Poor Liam was written by Jack McGlone for his brother Liam, who lives with Juvenile Arthritis. It’s a wonderful little book (I particularly enjoyed the drawings!) that will take you just a few minutes to go through, so be sure to take a look!
Don’t forget, July is Juvenile Arthritis Awareness Month.
Thanks to Michelle at ArthriticJoints.com for sharing this wonderful book that she found on the Arthritis Foundation website.
Erythrocyte Sedimentation Rate, C-Reactive Protein, or Rheumatoid Factor Are Normal at Presentation in 35%–45% of Patients with Rheumatoid Arthritis Seen Between 1980 and 2004: Analyses from Finland and the United States
Objective: To analyze erythrocyte sedimentation rate (ESR), C-reactive protein (CRP), and rheumatoid factor (RF) tests in 2 databases of consecutive patients with rheumatoid arthritis (RA) over 25 years between 1980 and 2004, in Finland and the USA.
Methods: Databases of 1892 patients of 7 rheumatologists in Jyväskylä, Finland, and 478 of one author in Nashville, TN, USA, seen in usual care, were reviewed for the first recorded ESR and CRP, and all RF tests.
Results: Median ESR at presentation was 30 mm/h at both sites. Mean ESR was 36 mm/h in Jyväskylä and 35 mm/h in Nashville. ESR was < 28 mm/h in 45% and 47% of patients at the 2 sites, respectively. CRP was normal in 44% and 58%, and all RF tests were negative in 38% and 37%, respectively. Both ESR and CRP were normal in 33% and 42% of patients, and all 3 tests were normal in 15% and 14% of patients in whom they were assessed. All 3 tests were abnormal in only 28% in Jyväskylä and 23% in Nashville.
Conclusion: A majority of patients with RA seen between 1980 and 2004 had abnormal ESR, CRP, or RF. However, more than 37% of patients had ESR < 28 mm/h, normal CRP, or all negative RF tests. Similarities of laboratory test data at 2 sites on different continents with different duration of disease suggest generalizability of the findings. Normal ESR, CRP, and RF are seen in a substantial proportion of patients with RA at this time.
Accepted for publication January 23, 2009.
My lab results have almost always come back “normal”, even during the worst of flares. My rheumatologist jokingly rubs his eyes to make sure he is seeing correctly, but luckily he has never suggested that I don’t have rheumatoid arthritis.
In the past I’ve been told that I was part of the 20% of RA patients that always have a normal sed rate, negative RA Factor, etc. From this study, it looks like that number can be as high as 37%!

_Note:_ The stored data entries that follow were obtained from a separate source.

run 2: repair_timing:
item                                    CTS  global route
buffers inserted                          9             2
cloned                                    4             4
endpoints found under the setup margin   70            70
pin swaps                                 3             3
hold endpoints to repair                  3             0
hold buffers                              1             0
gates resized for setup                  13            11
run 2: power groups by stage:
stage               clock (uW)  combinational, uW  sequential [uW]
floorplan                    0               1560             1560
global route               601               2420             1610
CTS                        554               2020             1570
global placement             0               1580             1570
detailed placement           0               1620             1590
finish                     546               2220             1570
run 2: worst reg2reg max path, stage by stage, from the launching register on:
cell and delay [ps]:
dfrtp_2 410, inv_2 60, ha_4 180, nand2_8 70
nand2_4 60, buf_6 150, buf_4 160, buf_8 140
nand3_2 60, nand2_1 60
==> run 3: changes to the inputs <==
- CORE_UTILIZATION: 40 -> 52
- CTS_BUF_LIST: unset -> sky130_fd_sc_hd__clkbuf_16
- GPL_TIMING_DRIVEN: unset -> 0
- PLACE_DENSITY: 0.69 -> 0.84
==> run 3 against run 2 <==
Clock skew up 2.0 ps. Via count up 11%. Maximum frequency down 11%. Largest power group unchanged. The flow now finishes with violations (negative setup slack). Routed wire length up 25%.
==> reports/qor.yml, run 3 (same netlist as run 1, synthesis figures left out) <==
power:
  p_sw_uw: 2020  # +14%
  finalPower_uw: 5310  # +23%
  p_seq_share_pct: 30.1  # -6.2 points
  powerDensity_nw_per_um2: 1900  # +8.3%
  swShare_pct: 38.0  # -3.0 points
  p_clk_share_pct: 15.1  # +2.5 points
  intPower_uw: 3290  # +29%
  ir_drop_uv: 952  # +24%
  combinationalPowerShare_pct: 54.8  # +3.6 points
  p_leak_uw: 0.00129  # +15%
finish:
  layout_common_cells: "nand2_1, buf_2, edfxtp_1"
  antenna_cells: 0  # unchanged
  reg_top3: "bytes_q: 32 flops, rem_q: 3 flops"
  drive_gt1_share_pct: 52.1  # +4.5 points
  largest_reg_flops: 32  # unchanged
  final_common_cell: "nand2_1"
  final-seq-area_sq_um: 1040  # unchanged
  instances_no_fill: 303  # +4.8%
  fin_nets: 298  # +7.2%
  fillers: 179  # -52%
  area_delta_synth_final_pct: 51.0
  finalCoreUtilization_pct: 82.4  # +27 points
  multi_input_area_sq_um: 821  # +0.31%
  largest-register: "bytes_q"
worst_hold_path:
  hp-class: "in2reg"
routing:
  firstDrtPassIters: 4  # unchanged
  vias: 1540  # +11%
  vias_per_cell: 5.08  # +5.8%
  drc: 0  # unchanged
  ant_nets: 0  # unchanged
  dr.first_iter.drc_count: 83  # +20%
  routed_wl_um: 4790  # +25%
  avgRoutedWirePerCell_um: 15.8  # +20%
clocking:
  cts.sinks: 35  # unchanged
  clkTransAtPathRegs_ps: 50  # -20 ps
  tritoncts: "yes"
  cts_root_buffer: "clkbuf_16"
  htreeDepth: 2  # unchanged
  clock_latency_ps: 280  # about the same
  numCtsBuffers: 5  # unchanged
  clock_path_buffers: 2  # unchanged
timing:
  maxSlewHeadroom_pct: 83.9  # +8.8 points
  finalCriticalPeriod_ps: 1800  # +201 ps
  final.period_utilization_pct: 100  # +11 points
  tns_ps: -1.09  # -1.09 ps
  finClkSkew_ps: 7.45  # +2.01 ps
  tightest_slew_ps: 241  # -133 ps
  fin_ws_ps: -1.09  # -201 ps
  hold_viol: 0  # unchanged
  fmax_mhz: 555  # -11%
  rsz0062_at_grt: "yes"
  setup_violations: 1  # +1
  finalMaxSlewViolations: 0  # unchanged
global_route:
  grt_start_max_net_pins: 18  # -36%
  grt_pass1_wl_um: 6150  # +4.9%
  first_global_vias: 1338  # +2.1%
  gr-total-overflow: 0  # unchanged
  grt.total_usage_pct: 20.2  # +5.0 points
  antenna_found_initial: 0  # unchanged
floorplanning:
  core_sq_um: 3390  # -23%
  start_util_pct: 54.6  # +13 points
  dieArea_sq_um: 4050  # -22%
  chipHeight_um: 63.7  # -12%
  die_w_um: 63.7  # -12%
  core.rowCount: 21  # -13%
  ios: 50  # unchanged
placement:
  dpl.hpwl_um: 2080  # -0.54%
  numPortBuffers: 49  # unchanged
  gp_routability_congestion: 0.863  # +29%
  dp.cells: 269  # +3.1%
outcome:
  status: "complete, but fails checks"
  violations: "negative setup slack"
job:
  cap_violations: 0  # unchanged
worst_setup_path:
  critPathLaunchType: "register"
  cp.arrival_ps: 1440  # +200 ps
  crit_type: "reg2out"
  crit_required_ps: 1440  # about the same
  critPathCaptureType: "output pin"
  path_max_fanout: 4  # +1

If you are part of a health care plan that requires referrals to specialists, and your general doctor refuses to send you to a rheumatologist based on the results of your blood work, be sure to point him/her to this study.
Thanks to Nikki for posting about this topic at RA Connect.
The Could I Have Lupus? campaign is designed to heighten awareness and create a sense of urgency about lupus. With the help of women who are actually living with lupus, we are sending a message to women who are suffering from lupus symptoms — that they can find support, hope and, most of all, answers. They just have to start by asking the right question: “Could I have lupus?”